*Description of the task*
Repeat the data. Keep each line identical.

Extracted data entries

## src/rtl/lte_ul_pwr_pkg.sv

```systemverilog
// Shared types and widths for the uplink per-antenna power meter.
package lte_ul_pwr_pkg;

  localparam int IQ_W       = 15;
  localparam int PWR_W      = 2 * IQ_W;
  localparam int PIPE_DEPTH = 4;

  // IDLE wait start | ARM wait frame head | ACCUM sum | DRAIN flush pipe | DUMP emit beats
  typedef enum logic [2:0] {
    IDLE  = 3'd0,
    ARM   = 3'd1,
    ACCUM = 3'd2,
    DRAIN = 3'd3,
    DUMP  = 3'd4
  } state_e;

endpackage

```

## src/rtl/lte_ul_pwr_sq.sv

```systemverilog
// Three-stage power pipeline: register I/Q, square each, sum to I^2+Q^2.
// A slot tag rides alongside so the accumulator knows which antenna to update.
module lte_ul_pwr_sq
  import lte_ul_pwr_pkg::*;
#(
  parameter int TAG_W = 3
) (
  input  logic             clk_245,
  input  logic             syn_rst,
  input  logic             flush_i,
  input  logic             valid_i,
  input  logic [TAG_W-1:0] tag_i,
  input  logic [PWR_W-1:0] data_i,
  output logic             valid_o,
  output logic [TAG_W-1:0] tag_o,
  output logic [PWR_W-1:0] sum_o
);

  logic signed [IQ_W-1:0]  i_q, q_q;
  logic signed [PWR_W-1:0] i_ext, q_ext;
  logic [PWR_W-1:0]        isq_d, qsq_d, isq_q, qsq_q, sum_q;
  logic [2:0]              vld_q;
  logic [TAG_W-1:0]        tag1_q, tag2_q, tag3_q;

  always_comb begin
    i_ext = {{IQ_W{i_q[IQ_W-1]}}, i_q};
    q_ext = {{IQ_W{q_q[IQ_W-1]}}, q_q};
    isq_d = $unsigned(i_ext * i_ext);
    qsq_d = $unsigned(q_ext * q_ext);
  end

  // A flush kills samples already past the input register; the new one still enters.
  always_ff @(posedge clk_245) begin
    if (syn_rst) begin
      vld_q  <= '0;
      i_q    <= '0;
      q_q    <= '0;
      isq_q  <= '0;
      qsq_q  <= '0;
      sum_q  <= '0;
      tag1_q <= '0;
      tag2_q <= '0;
      tag3_q <= '0;
    end else begin
      vld_q  <= {vld_q[1] & ~flush_i, vld_q[0] & ~flush_i, valid_i};
      i_q    <= data_i[PWR_W-1:IQ_W];
      q_q    <= data_i[IQ_W-1:0];
      isq_q  <= isq_d;
      qsq_q  <= qsq_d;
      sum_q  <= isq_q + qsq_q;
      tag1_q <= tag_i;
      tag2_q <= tag1_q;
      tag3_q <= tag2_q;
    end
  end

  assign valid_o = vld_q[2];
  assign tag_o   = tag3_q;
  assign sum_o   = sum_q;

endmodule

```

## src/rtl/lte_ul_ant_pwr_meas.sv

```systemverilog
// Per-antenna uplink power meter: averages I^2+Q^2 over a TDM antenna stream
// and streams one mean-power beat per antenna through a valid/ready port.
module lte_ul_ant_pwr_meas
  import lte_ul_pwr_pkg::*;
#(
  parameter int XNUM     = 8,
  parameter int WIN_LOG2 = 10
) (
  input  logic             clk_245,
  input  logic             syn_rst,
  input  logic [PWR_W-1:0] i_data,
  input  logic             i_data_valid,
  input  logic             i_fram_hd,
  input  logic             i_ant8_sel,
  input  logic             i_meas_start,
  input  logic             i_pwr_ready,
  output logic             o_pwr_valid,
  output logic [2:0]       o_pwr_ant,
  output logic [PWR_W-1:0] o_pwr,
  output logic             o_busy,
  output logic             o_sync_err
);

  localparam int ACC_W = PWR_W + WIN_LOG2;
  localparam int CNT_W = WIN_LOG2 + 1;
  localparam logic [CNT_W-1:0] CNT_LAST   = CNT_W'((1 << WIN_LOG2) - 1);
  localparam logic [1:0]       DRAIN_LAST = 2'(PIPE_DEPTH - 1);

  state_e           state_q, state_d;
  logic [2:0]       slot_q, dump_q, in_slot, nant_m1, sq_tag;
  logic [1:0]       drain_q;
  logic             ant8_q, sync_err_q;
  logic [CNT_W-1:0] cnt_q [XNUM];
  logic [ACC_W-1:0] acc_q [XNUM];
  logic             start, take_first, in_accum, resync, accept;
  logic             win_clear, win_done, dump_last, sq_valid;
  logic [PWR_W-1:0] sq_sum;

  assign nant_m1 = ant8_q ? 3'd7 : 3'd3;

  always_comb begin
    start      = (state_q == IDLE) && i_meas_start;
    take_first = (state_q == ARM) && i_data_valid && i_fram_hd;
    in_accum   = (state_q == ACCUM) && i_data_valid;
    resync     = in_accum && i_fram_hd && (slot_q != 3'd0);
    accept     = take_first || in_accum;
    in_slot    = resync ? 3'd0 : slot_q;
    win_clear  = start || resync;
    win_done   = in_accum && !resync && (slot_q == nant_m1) && (cnt_q[slot_q] == CNT_LAST);
    dump_last  = (state_q == DUMP) && i_pwr_ready && (dump_q == nant_m1);
  end

  always_ff @(posedge clk_245) begin
    if (syn_rst) state_q <= IDLE;
    else         state_q <= state_d;
  end

  always_comb begin
    state_d = state_q;
    case (state_q)
      IDLE:    if (i_meas_start)   state_d = ARM;
      ARM:     if (take_first)     state_d = ACCUM;
      ACCUM:   if (win_done)       state_d = DRAIN;
      DRAIN:   if (drain_q == '0)  state_d = DUMP;
      DUMP:    if (dump_last)      state_d = IDLE;
      default:                     state_d = IDLE;
    endcase
  end

  always_ff @(posedge clk_245) begin
    if (syn_rst) begin
      slot_q     <= '0;
      dump_q     <= '0;
      drain_q    <= '0;
      ant8_q     <= 1'b0;
      sync_err_q <= 1'b0;
    end else begin
      if (start)       slot_q <= '0;
      else if (accept) slot_q <= (in_slot == nant_m1) ? 3'd0 : in_slot + 3'd1;
      if (start)       sync_err_q <= 1'b0;
      else if (resync) sync_err_q <= 1'b1;
      if (take_first)  ant8_q <= i_ant8_sel;
      if (win_done)                                drain_q <= DRAIN_LAST;
      else if (state_q == DRAIN && drain_q != '0)  drain_q <= drain_q - 2'd1;
      if (state_q != DUMP)                         dump_q <= '0;
      else if (i_pwr_ready && !dump_last)          dump_q <= dump_q + 3'd1;
    end
  end

  // A frame-head resync restarts the window with the current sample already counted as slot 0.
  always_ff @(posedge clk_245) begin
    if (syn_rst || win_clear) begin
      for (int k = 0; k < XNUM; k++) begin
        acc_q[k] <= '0;
        cnt_q[k] <= '0;
      end
      if (!syn_rst && resync) cnt_q[0] <= CNT_W'(1);
    end else begin
      if (sq_valid) acc_q[sq_tag] <= acc_q[sq_tag] + ACC_W'(sq_sum);
      if (accept)   cnt_q[in_slot] <= cnt_q[in_slot] + CNT_W'(1);
    end
  end

  lte_ul_pwr_sq #(.TAG_W(3)) u_sq (
    .clk_245 (clk_245),
    .syn_rst (syn_rst),
    .flush_i (resync),
    .valid_i (accept),
    .tag_i   (in_slot),
    .data_i  (i_data),
    .valid_o (sq_valid),
    .tag_o   (sq_tag),
    .sum_o   (sq_sum)
  );

  always_comb begin
    o_busy      = (state_q != IDLE);
    o_sync_err  = sync_err_q;
    o_pwr_valid = 1'b0;
    o_pwr_ant   = '0;
    o_pwr       = '0;
    if (state_q == DUMP) begin
      o_pwr_valid = 1'b1;
      o_pwr_ant   = dump_q;
      o_pwr       = acc_q[dump_q][ACC_W-1:WIN_LOG2];
    end
  end

endmodule

```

*Final answer*
## src/rtl/lte_ul_pwr_pkg.sv

```systemverilog
// Shared types and widths for the uplink per-antenna power meter.
package lte_ul_pwr_pkg;

  localparam int IQ_W       = 15;
  localparam int PWR_W      = 2 * IQ_W;
  localparam int PIPE_DEPTH = 4;

  // IDLE wait start | ARM wait frame head | ACCUM sum | DRAIN flush pipe | DUMP emit beats
  typedef enum logic [2:0] {
    IDLE  = 3'd0,
    ARM   = 3'd1,
    ACCUM = 3'd2,
    DRAIN = 3'd3,
    DUMP  = 3'd4
  } state_e;

endpackage

```

## src/rtl/lte_ul_pwr_sq.sv

```systemverilog
// Three-stage power pipeline: register I/Q, square each, sum to I^2+Q^2.
// A slot tag rides alongside so the accumulator knows which antenna to update.
module lte_ul_pwr_sq
  import lte_ul_pwr_pkg::*;
#(
  parameter int TAG_W = 3
) (
  input  logic             clk_245,
  input  logic             syn_rst,
  input  logic             flush_i,
  input  logic             valid_i,
  input  logic [TAG_W-1:0] tag_i,
  input  logic [PWR_W-1:0] data_i,
  output logic             valid_o,
  output logic [TAG_W-1:0] tag_o,
  output logic [PWR_W-1:0] sum_o
);

  logic signed [IQ_W-1:0]  i_q, q_q;
  logic signed [PWR_W-1:0] i_ext, q_ext;
  logic [PWR_W-1:0]        isq_d, qsq_d, isq_q, qsq_q, sum_q;
  logic [2:0]              vld_q;
  logic [TAG_W-1:0]        tag1_q, tag2_q, tag3_q;

  always_comb begin
    i_ext = {{IQ_W{i_q[IQ_W-1]}}, i_q};
    q_ext = {{IQ_W{q_q[IQ_W-1]}}, q_q};
    isq_d = $unsigned(i_ext * i_ext);
    qsq_d = $unsigned(q_ext * q_ext);
  end

  // A flush kills samples already past the input register; the new one still enters.
  always_ff @(posedge clk_245) begin
    if (syn_rst) begin
      vld_q  <= '0;
      i_q    <= '0;
      q_q    <= '0;
      isq_q  <= '0;
      qsq_q  <= '0;
      sum_q  <= '0;
      tag1_q <= '0;
      tag2_q <= '0;
      tag3_q <= '0;
    end else begin
      vld_q  <= {vld_q[1] & ~flush_i, vld_q[0] & ~flush_i, valid_i};
      i_q    <= data_i[PWR_W-1:IQ_W];
      q_q    <= data_i[IQ_W-1:0];
      isq_q  <= isq_d;
      qsq_q  <= qsq_d;
      sum_q  <= isq_q + qsq_q;
      tag1_q <= tag_i;
      tag2_q <= tag1_q;
      tag3_q <= tag2_q;
    end
  end

  assign valid_o = vld_q[2];
  assign tag_o   = tag3_q;
  assign sum_o   = sum_q;

endmodule

```

## src/rtl/lte_ul_ant_pwr_meas.sv

```systemverilog
// Per-antenna uplink power meter: averages I^2+Q^2 over a TDM antenna stream
// and streams one mean-power beat per antenna through a valid/ready port.
module lte_ul_ant_pwr_meas
  import lte_ul_pwr_pkg::*;
#(
  parameter int XNUM     = 8,
  parameter int WIN_LOG2 = 10
) (
  input  logic             clk_245,
  input  logic             syn_rst,
  input  logic [PWR_W-1:0] i_data,
  input  logic             i_data_valid,
  input  logic             i_fram_hd,
  input  logic             i_ant8_sel,
  input  logic             i_meas_start,
  input  logic             i_pwr_ready,
  output logic             o_pwr_valid,
  output logic [2:0]       o_pwr_ant,
  output logic [PWR_W-1:0] o_pwr,
  output logic             o_busy,
  output logic             o_sync_err
);

  localparam int ACC_W = PWR_W + WIN_LOG2;
  localparam int CNT_W = WIN_LOG2 + 1;
  localparam logic [CNT_W-1:0] CNT_LAST   = CNT_W'((1 << WIN_LOG2) - 1);
  localparam logic [1:0]       DRAIN_LAST = 2'(PIPE_DEPTH - 1);

  state_e           state_q, state_d;
  logic [2:0]       slot_q, dump_q, in_slot, nant_m1, sq_tag;
  logic [1:0]       drain_q;
  logic             ant8_q, sync_err_q;
  logic [CNT_W-1:0] cnt_q [XNUM];
  logic [ACC_W-1:0] acc_q [XNUM];
  logic             start, take_first, in_accum, resync, accept;
  logic             win_clear, win_done, dump_last, sq_valid;
  logic [PWR_W-1:0] sq_sum;

  assign nant_m1 = ant8_q ? 3'd7 : 3'd3;

  always_comb begin
    start      = (state_q == IDLE) && i_meas_start;
    take_first = (state_q == ARM) && i_data_valid && i_fram_hd;
    in_accum   = (state_q == ACCUM) && i_data_valid;
    resync     = in_accum && i_fram_hd && (slot_q != 3'd0);
    accept     = take_first || in_accum;
    in_slot    = resync ? 3'd0 : slot_q;
    win_clear  = start || resync;
    win_done   = in_accum && !resync && (slot_q == nant_m1) && (cnt_q[slot_q] == CNT_LAST);
    dump_last  = (state_q == DUMP) && i_pwr_ready && (dump_q == nant_m1);
  end

  always_ff @(posedge clk_245) begin
    if (syn_rst) state_q <= IDLE;
    else         state_q <= state_d;
  end

  always_comb begin
    state_d = state_q;
    case (state_q)
      IDLE:    if (i_meas_start)   state_d = ARM;
      ARM:     if (take_first)     state_d = ACCUM;
      ACCUM:   if (win_done)       state_d = DRAIN;
      DRAIN:   if (drain_q == '0)  state_d = DUMP;
      DUMP:    if (dump_last)      state_d = IDLE;
      default:                     state_d = IDLE;
    endcase
  end

  always_ff @(posedge clk_245) begin
    if (syn_rst) begin
      slot_q     <= '0;
      dump_q     <= '0;
      drain_q    <= '0;
      ant8_q     <= 1'b0;
      sync_err_q <= 1'b0;
    end else begin
      if (start)       slot_q <= '0;
      else if (accept) slot_q <= (in_slot == nant_m1) ? 3'd0 : in_slot + 3'd1;
      if (start)       sync_err_q <= 1'b0;
      else if (resync) sync_err_q <= 1'b1;
      if (take_first)  ant8_q <= i_ant8_sel;
      if (win_done)                                drain_q <= DRAIN_LAST;
      else if (state_q == DRAIN && drain_q != '0)  drain_q <= drain_q - 2'd1;
      if (state_q != DUMP)                         dump_q <= '0;
      else if (i_pwr_ready && !dump_last)          dump_q <= dump_q + 3'd1;
    end
  end

  // A frame-head resync restarts the window with the current sample already counted as slot 0.
  always_ff @(posedge clk_245) begin
    if (syn_rst || win_clear) begin
      for (int k = 0; k < XNUM; k++) begin
        acc_q[k] <= '0;
        cnt_q[k] <= '0;
      end
      if (!syn_rst && resync) cnt_q[0] <= CNT_W'(1);
    end else begin
      if (sq_valid) acc_q[sq_tag] <= acc_q[sq_tag] + ACC_W'(sq_sum);
      if (accept)   cnt_q[in_slot] <= cnt_q[in_slot] + CNT_W'(1);
    end
  end

  lte_ul_pwr_sq #(.TAG_W(3)) u_sq (
    .clk_245 (clk_245),
    .syn_rst (syn_rst),
    .flush_i (resync),
    .valid_i (accept),
    .tag_i   (in_slot),
    .data_i  (i_data),
    .valid_o (sq_valid),
    .tag_o   (sq_tag),
    .sum_o   (sq_sum)
  );

  always_comb begin
    o_busy      = (state_q != IDLE);
    o_sync_err  = sync_err_q;
    o_pwr_valid = 1'b0;
    o_pwr_ant   = '0;
    o_pwr       = '0;
    if (state_q == DUMP) begin
      o_pwr_valid = 1'b1;
      o_pwr_ant   = dump_q;
      o_pwr       = acc_q[dump_q][ACC_W-1:WIN_LOG2];
    end
  end

endmodule

```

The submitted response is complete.